_Record set_
····················
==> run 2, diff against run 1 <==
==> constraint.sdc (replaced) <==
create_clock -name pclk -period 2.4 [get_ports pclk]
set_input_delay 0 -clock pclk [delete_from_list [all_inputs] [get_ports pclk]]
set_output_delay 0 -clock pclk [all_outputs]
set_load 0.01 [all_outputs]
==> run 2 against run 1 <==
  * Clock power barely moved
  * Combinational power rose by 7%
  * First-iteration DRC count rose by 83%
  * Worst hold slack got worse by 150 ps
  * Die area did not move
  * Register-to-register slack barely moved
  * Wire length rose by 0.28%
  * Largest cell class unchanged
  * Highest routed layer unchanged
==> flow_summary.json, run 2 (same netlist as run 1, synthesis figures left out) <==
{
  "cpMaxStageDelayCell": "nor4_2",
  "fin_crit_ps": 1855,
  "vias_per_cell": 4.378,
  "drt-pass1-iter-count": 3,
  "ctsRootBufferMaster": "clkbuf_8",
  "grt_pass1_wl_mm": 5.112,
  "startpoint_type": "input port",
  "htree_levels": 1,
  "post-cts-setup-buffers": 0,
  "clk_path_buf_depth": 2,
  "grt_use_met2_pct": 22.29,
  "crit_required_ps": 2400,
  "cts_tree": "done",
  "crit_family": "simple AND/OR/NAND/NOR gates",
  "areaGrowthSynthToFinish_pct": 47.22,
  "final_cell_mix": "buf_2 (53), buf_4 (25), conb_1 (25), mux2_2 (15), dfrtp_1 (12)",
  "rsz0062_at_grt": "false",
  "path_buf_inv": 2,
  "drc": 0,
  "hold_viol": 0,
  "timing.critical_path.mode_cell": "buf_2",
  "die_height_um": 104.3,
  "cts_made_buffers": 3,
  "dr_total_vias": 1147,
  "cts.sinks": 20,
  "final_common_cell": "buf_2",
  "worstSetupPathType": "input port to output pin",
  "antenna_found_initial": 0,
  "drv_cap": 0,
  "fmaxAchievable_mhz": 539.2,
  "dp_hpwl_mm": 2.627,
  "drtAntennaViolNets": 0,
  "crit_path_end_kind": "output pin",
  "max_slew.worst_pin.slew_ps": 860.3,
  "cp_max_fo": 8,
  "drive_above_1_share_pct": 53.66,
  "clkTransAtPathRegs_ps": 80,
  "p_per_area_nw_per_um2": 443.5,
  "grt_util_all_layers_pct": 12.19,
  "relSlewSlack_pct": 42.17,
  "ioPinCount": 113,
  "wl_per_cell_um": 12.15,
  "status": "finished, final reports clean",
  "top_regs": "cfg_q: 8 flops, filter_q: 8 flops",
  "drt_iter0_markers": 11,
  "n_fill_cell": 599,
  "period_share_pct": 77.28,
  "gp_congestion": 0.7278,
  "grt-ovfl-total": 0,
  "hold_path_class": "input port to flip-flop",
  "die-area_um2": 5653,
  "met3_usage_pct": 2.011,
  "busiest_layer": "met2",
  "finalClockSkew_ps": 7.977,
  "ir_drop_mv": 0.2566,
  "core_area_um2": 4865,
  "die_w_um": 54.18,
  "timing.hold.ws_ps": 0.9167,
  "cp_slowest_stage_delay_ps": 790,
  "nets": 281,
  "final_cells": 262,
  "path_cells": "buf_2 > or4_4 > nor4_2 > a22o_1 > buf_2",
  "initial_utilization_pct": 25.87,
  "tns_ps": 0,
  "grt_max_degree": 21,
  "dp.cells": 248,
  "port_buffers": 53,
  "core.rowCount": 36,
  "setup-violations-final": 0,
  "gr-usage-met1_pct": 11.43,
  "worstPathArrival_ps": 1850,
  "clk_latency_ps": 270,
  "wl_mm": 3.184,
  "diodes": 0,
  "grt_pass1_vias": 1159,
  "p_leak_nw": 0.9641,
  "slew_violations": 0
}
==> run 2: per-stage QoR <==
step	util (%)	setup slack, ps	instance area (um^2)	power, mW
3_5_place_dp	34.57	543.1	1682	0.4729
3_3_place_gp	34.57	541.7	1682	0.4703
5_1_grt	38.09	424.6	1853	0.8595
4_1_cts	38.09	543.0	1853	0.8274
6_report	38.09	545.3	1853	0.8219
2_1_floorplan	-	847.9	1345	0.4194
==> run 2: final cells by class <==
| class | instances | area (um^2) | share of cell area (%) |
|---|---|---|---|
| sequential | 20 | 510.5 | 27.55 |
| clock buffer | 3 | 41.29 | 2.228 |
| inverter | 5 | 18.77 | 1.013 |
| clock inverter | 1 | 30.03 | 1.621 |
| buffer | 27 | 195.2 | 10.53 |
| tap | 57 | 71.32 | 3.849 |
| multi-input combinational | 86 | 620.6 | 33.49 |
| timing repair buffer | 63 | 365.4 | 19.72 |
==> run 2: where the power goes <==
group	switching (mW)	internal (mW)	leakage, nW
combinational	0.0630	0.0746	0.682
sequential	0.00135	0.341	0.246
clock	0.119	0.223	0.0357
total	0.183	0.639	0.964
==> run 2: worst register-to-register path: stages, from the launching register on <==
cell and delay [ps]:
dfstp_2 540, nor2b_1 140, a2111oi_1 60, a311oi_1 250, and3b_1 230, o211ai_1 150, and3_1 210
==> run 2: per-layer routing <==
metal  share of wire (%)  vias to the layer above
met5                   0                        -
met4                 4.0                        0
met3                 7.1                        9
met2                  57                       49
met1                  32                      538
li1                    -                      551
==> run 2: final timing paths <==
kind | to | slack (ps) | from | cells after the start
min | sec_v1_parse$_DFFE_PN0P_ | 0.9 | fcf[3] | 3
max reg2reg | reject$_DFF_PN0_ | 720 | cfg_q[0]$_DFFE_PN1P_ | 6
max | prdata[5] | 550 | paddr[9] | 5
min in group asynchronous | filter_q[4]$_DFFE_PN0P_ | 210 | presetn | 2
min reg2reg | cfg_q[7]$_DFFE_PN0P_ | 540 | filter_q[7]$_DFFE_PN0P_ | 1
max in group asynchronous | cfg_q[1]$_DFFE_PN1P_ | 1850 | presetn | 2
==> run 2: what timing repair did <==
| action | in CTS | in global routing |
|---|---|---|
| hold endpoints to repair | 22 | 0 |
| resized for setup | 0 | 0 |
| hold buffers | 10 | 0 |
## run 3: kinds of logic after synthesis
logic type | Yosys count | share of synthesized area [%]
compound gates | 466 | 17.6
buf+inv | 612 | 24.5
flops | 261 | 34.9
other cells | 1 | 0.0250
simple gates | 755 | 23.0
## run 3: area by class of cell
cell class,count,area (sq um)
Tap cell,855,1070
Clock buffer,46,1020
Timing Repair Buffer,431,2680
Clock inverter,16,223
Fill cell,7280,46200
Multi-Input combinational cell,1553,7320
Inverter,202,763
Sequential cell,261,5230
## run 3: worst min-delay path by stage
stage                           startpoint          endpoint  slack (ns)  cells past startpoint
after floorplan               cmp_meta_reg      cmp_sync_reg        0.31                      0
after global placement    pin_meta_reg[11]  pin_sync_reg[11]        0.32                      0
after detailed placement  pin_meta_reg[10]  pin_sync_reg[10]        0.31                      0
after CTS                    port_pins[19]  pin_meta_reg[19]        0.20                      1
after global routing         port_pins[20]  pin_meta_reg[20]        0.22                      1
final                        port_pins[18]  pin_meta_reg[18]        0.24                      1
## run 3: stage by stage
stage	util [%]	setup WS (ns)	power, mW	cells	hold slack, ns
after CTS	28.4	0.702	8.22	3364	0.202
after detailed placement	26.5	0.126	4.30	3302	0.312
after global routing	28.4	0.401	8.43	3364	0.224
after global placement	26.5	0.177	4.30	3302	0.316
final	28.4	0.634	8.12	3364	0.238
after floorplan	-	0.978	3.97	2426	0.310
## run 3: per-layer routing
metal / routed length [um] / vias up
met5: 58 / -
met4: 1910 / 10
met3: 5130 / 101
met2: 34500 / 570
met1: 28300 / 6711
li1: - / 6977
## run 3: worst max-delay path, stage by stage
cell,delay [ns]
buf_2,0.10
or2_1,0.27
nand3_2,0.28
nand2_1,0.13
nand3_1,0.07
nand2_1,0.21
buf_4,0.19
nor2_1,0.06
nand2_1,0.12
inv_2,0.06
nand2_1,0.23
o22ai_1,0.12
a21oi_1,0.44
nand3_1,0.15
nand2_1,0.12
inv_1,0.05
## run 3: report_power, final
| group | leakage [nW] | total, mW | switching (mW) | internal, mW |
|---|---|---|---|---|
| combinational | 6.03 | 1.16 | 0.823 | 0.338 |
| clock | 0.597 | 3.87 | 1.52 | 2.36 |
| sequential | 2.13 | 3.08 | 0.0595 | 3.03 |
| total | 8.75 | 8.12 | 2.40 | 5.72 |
--- src/common/cdpc_pkg.sv ---
// package for the charger detect / power control register block
// assumes register accesses arrive already decoded from the link on ref_clk
package cdpc_pkg;
    // register addresses: read/write, set, clear
    localparam logic [5:0] ADDR_WRITE = 6'h3D;
    localparam logic [5:0] ADDR_SET = 6'h3E;
    localparam logic [5:0] ADDR_CLEAR = 6'h3F;
    // bit positions
    localparam int BIT_RESULT = 7;
    localparam int BIT_SRC_EN = 6;
    localparam int BIT_DM_LEVEL = 5;
    localparam int BIT_PULLUP = 4;
    localparam int BIT_FALL = 3;
    localparam int BIT_RISE = 2;
    localparam int BIT_DONE = 1;
    localparam int BIT_OVERRIDE = 0;
    // writable bits (excludes the status bits 5 and 1)
    localparam logic [7:0] WRITE_MASK = 8'hDD;
    localparam logic [7:0] RESET_VALUE = 8'h00;
    // settle time after disabling the sense source, enforced by software
    localparam int SETTLE_US = 200;
    localparam int CLK_MHZ = 100;
    localparam int SETTLE_CYCLES = SETTLE_US * CLK_MHZ;
endpackage : cdpc_pkg

--- src/hdl/cdpc_top.sv ---
// charger detect / power control register and its analog control outputs
// assumes the link delivers one-cycle register strobes on ref_clk and that
// detector, comparator and mode levels come from outside this clock domain
// Functional notes
// - read 3Dh, write 3Dh, set 3Eh, clear 3Fh
// - no override: bit 7 reports charger detect
// - override: bit 7 drives indicator pin level
// - bit 7 survives soft reset
// - bit 6 enables source, sink, reference
// - bit 5 shows DM above reference
// - bit 4 pull-up only sync and session valid
// - UART mode forces DP weak pull-up on
// - override selects indicator pin source
// - done bit reads one after auto detection
module cdpc_top (
    // clock, enable, resets
    input wire logic ref_clk,
    input wire logic rst,
    input wire logic clk_en,
    input wire logic soft_rst,
    // register access from the link
    input wire logic reg_wr,
    input wire logic reg_rd,
    input wire logic [5:0] reg_addr,
    input wire logic [7:0] reg_wdata,
    output logic [7:0] reg_rdata,
    output logic reg_rvalid,
    // analog status levels
    input wire logic auto_charger_found,
    input wire logic auto_detect_done,
    input wire logic dm_comparator,
    input wire logic vbus_session_valid,
    input wire logic sync_mode,
    input wire logic uart_mode,
    // analog controls
    output logic charger_indicator_pin,
    output logic sense_voltage_source,
    output logic sense_current_sink,
    output logic sense_reference,
    output logic dp_weak_pullup_enable,
    output logic bvalid_fall_enable,
    output logic bvalid_rise_enable
);
    // synchronised copies of the detector, comparator and mode levels
    logic [5:0] levels_s;
    logic found_s;
    logic done_s;
    logic dm_s;
    logic sess_s;
    logic sync_s;
    logic uart_s;

    // control byte, bit 7 drive value and the image the link reads
    logic charger_result_or_drive_q;
    logic [7:0] ctrl_q;
    logic [7:0] ctrl_d;
    logic [7:0] view;

    // access decode
    logic hit_write;
    logic hit_set;
    logic hit_clear;
    logic wr_hit;
    logic rd_hit;
    logic drive_wr_en;
    logic pullup_d;

    // the status bits must never be storable, or writes would leak into them
    initial begin
        if (cdpc_pkg::WRITE_MASK[cdpc_pkg::BIT_DM_LEVEL]) begin
            $error("cdpc_top: comparator bit must not be writable");
        end
        if (cdpc_pkg::WRITE_MASK[cdpc_pkg::BIT_DONE]) begin
            $error("cdpc_top: detection done bit must not be writable");
        end
    end

    cdpc_sync #(.WIDTH(6)) u_sync (
        .ref_clk(ref_clk),
        .rst(rst),
        .clk_en(clk_en),
        .async_in({auto_charger_found, auto_detect_done, dm_comparator,
                   vbus_session_valid, sync_mode, uart_mode}),
        .sync_out(levels_s)
    );

    assign found_s = levels_s[5];
    assign done_s = levels_s[4];
    assign dm_s = levels_s[3];
    assign sess_s = levels_s[2];
    assign sync_s = levels_s[1];
    assign uart_s = levels_s[0];

    // register image as the link sees it
    always_comb begin
        view = ctrl_q;
        view[cdpc_pkg::BIT_RESULT] = ctrl_q[cdpc_pkg::BIT_OVERRIDE]
            ? charger_result_or_drive_q : found_s;
        view[cdpc_pkg::BIT_DM_LEVEL] = dm_s;
        view[cdpc_pkg::BIT_DONE] = done_s;
    end

    // one decode per access kind; other addresses do nothing
    assign hit_write = reg_wr && reg_addr == cdpc_pkg::ADDR_WRITE;
    assign hit_set = reg_wr && reg_addr == cdpc_pkg::ADDR_SET;
    assign hit_clear = reg_wr && reg_addr == cdpc_pkg::ADDR_CLEAR;
    assign wr_hit = hit_write || hit_set || hit_clear;
    assign rd_hit = reg_rd && reg_addr == cdpc_pkg::ADDR_WRITE;

    // bit 7 follows a write only once override was already on before the
    // access, so setting override and bit 7 together leaves bit 7 alone
    assign drive_wr_en = wr_hit && ctrl_q[cdpc_pkg::BIT_OVERRIDE];

    // per-bit next value: set and clear work on the image the link reads
    for (genvar i = 0; i < 8; i++) begin : g_bit
        always_comb begin
            if (!cdpc_pkg::WRITE_MASK[i]) begin
                ctrl_d[i] = 1'b0;
            end else if (hit_write) begin
                ctrl_d[i] = reg_wdata[i];
            end else if (hit_set) begin
                ctrl_d[i] = view[i] | reg_wdata[i];
            end else if (hit_clear) begin
                ctrl_d[i] = view[i] & ~reg_wdata[i];
            end else begin
                ctrl_d[i] = ctrl_q[i];
            end
        end
    end

    // control bits other than bit 7; soft reset also restores them
    always_ff @(posedge ref_clk) begin
        if (rst) begin
            ctrl_q <= cdpc_pkg::RESET_VALUE;
        end else if (clk_en) begin
            if (soft_rst) begin
                ctrl_q <= cdpc_pkg::RESET_VALUE;
            end else if (wr_hit) begin
                ctrl_q <= {1'b0, ctrl_d[6:0]};
            end
        end
    end

    // bit 7 drive value: soft reset leaves it; hard reset clears it
    always_ff @(posedge ref_clk) begin
        if (rst) begin
            charger_result_or_drive_q <= 1'b0;
        end else if (clk_en) begin
            if (drive_wr_en) begin
                charger_result_or_drive_q <= ctrl_d[cdpc_pkg::BIT_RESULT];
            end
        end
    end

    // read strobe answered one cycle later
    always_ff @(posedge ref_clk) begin
        if (rst) begin
            reg_rvalid <= 1'b0;
        end else if (clk_en) begin
            reg_rvalid <= rd_hit;
        end
    end

    // read data holds until the next read of the register
    always_ff @(posedge ref_clk) begin
        if (rst) begin
            reg_rdata <= 8'h00;
        end else if (clk_en) begin
            if (rd_hit) begin
                reg_rdata <= view;
            end
        end
    end

    // charger indicator: detector result, or the drive value under override
    always_ff @(posedge ref_clk) begin
        if (rst) begin
            charger_indicator_pin <= 1'b0;
        end else if (clk_en) begin
            charger_indicator_pin <= view[cdpc_pkg::BIT_RESULT];
        end
    end

    // source, sink and reference always switch together
    always_ff @(posedge ref_clk) begin
        if (rst) begin
            sense_voltage_source <= 1'b0;
            sense_current_sink <= 1'b0;
            sense_reference <= 1'b0;
        end else if (clk_en) begin
            sense_voltage_source <= ctrl_q[cdpc_pkg::BIT_SRC_EN];
            sense_current_sink <= ctrl_q[cdpc_pkg::BIT_SRC_EN];
            sense_reference <= ctrl_q[cdpc_pkg::BIT_SRC_EN];
        end
    end

    // uart mode forces the pull-up regardless of the register bit
    assign pullup_d = uart_s
        || (ctrl_q[cdpc_pkg::BIT_PULLUP] && sync_s && sess_s);

    always_ff @(posedge ref_clk) begin
        if (rst) begin
            dp_weak_pullup_enable <= 1'b0;
        end else if (clk_en) begin
            dp_weak_pullup_enable <= pullup_d;
        end
    end

    // edge report enables for the session comparator
    always_ff @(posedge ref_clk) begin
        if (rst) begin
            bvalid_fall_enable <= 1'b0;
            bvalid_rise_enable <= 1'b0;
        end else if (clk_en) begin
            bvalid_fall_enable <= ctrl_q[cdpc_pkg::BIT_FALL];
            bvalid_rise_enable <= ctrl_q[cdpc_pkg::BIT_RISE];
        end
    end
endmodule : cdpc_top
File: config.mk
export PLATFORM = sky130hd
export DESIGN_NAME = bdcr_debug_regs
export DESIGN_NICKNAME = d
export VERILOG_FILES = /design/src/bdcr_pkg.sv /design/src/bdcr_match_if.sv /design/src/bdcr_bkpt_match.sv /design/src/bdcr_reset_pulse.sv /design/src/bdcr_debug_regs.sv
export SDC_FILE = /design/constraint.sdc
export NUM_CORES = 1
export LEC_CHECK = 0
export BUFFER_PORTS_ARGS = -buffer_cell sky130_fd_sc_hd__buf_2
export CAP_MARGIN = 20
export CORE_UTILIZATION = 30
export CTS_BUF_LIST = sky130_fd_sc_hd__clkbuf_16
export DETAILED_ROUTE_END_ITERATION = 8
export PLACE_DENSITY = 0.56
export SLEW_MARGIN = 25
export SYNTH_ARGS = -nofsm -noshare
export SYNTH_HDL_FRONTEND = slang
export SYNTH_SLANG_ARGS = --single-unit
export TNS_END_PERCENT = 50
File: constraint.sdc
create_clock -name clock -period 2.37 [get_ports clock]
set_clock_uncertainty 0.1 [all_clocks]
set_input_delay 0.474 -clock clock [delete_from_list [all_inputs] [get_ports clock]]
set_output_delay 0.474 -clock clock [all_outputs]
set_load 0.005 [all_outputs]
File: src/bdcr_pkg.sv
// Shared constants and types of the background debug control registers.
package bdcr_pkg;

  // ----------------------------------------------------------------
  // Widths and field positions
  // ----------------------------------------------------------------
  localparam int ADDR_W          = 16;
  localparam int REG_W           = 8;
  localparam int PERMIT_BIT      = 7;
  localparam int ACTIVE_BIT      = 6;
  localparam int BKPT_EN_BIT     = 5;
  localparam int FORCE_TAG_BIT   = 4;
  localparam int CLK_SEL_BIT     = 3;
  localparam int WAIT_STOP_BIT   = 2;
  localparam int WS_FAIL_BIT     = 1;
  localparam int SLOW_FAIL_BIT   = 0;
  localparam int FORCE_RESET_BIT = 0;

  // ----------------------------------------------------------------
  // Reset and fixed read values
  // ----------------------------------------------------------------
  localparam logic              CTRL_BIT_RST     = 1'h0;
  localparam logic [ADDR_W-1:0] BKPT_RST         = 16'h0000;
  localparam logic [REG_W-1:0]  FORCE_RESET_READ = 8'h00;
  localparam logic              SLOW_FAIL_VALUE  = 1'h0;

  // ----------------------------------------------------------------
  // Timing
  // ----------------------------------------------------------------
  localparam int CLOCK_MHZ          = 200;
  localparam int RESET_PULSE_NS     = 100;
  localparam int RESET_PULSE_CYCLES = (RESET_PULSE_NS * CLOCK_MHZ + 999) / 1000;

  // ----------------------------------------------------------------
  // Serial debug commands, already decoded from the link
  // ----------------------------------------------------------------
  typedef enum logic [2:0] {
    CMD_READ_STATUS       = 3'b000,
    CMD_WRITE_CONTROL     = 3'b001,
    CMD_BREAKPOINT_READ_CMD         = 3'b010,
    CMD_BREAKPOINT_WRITE_CMD        = 3'b011,
    CMD_FORCE_HALT        = 3'b100,
    CMD_RESUME            = 3'b101,
    CMD_WRITE_FORCE_RESET = 3'b110
  } bdcr_cmd_t;

  typedef enum logic [1:0] {
    MODE_RUN    = 2'b00,
    MODE_HALTED = 2'b01
  } bdcr_mode_t;

endpackage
····················
_Your goal_
Copy only this part of the entries above: the line with "compound gates | 466 | 17.6", the line with "Fill cell,7280,46200", and the lines between, all exactly as written.

_Task response_
compound gates | 466 | 17.6
buf+inv | 612 | 24.5
flops | 261 | 34.9
other cells | 1 | 0.0250
simple gates | 755 | 23.0
## run 3: area by class of cell
cell class,count,area (sq um)
Tap cell,855,1070
Clock buffer,46,1020
Timing Repair Buffer,431,2680
Clock inverter,16,223
Fill cell,7280,46200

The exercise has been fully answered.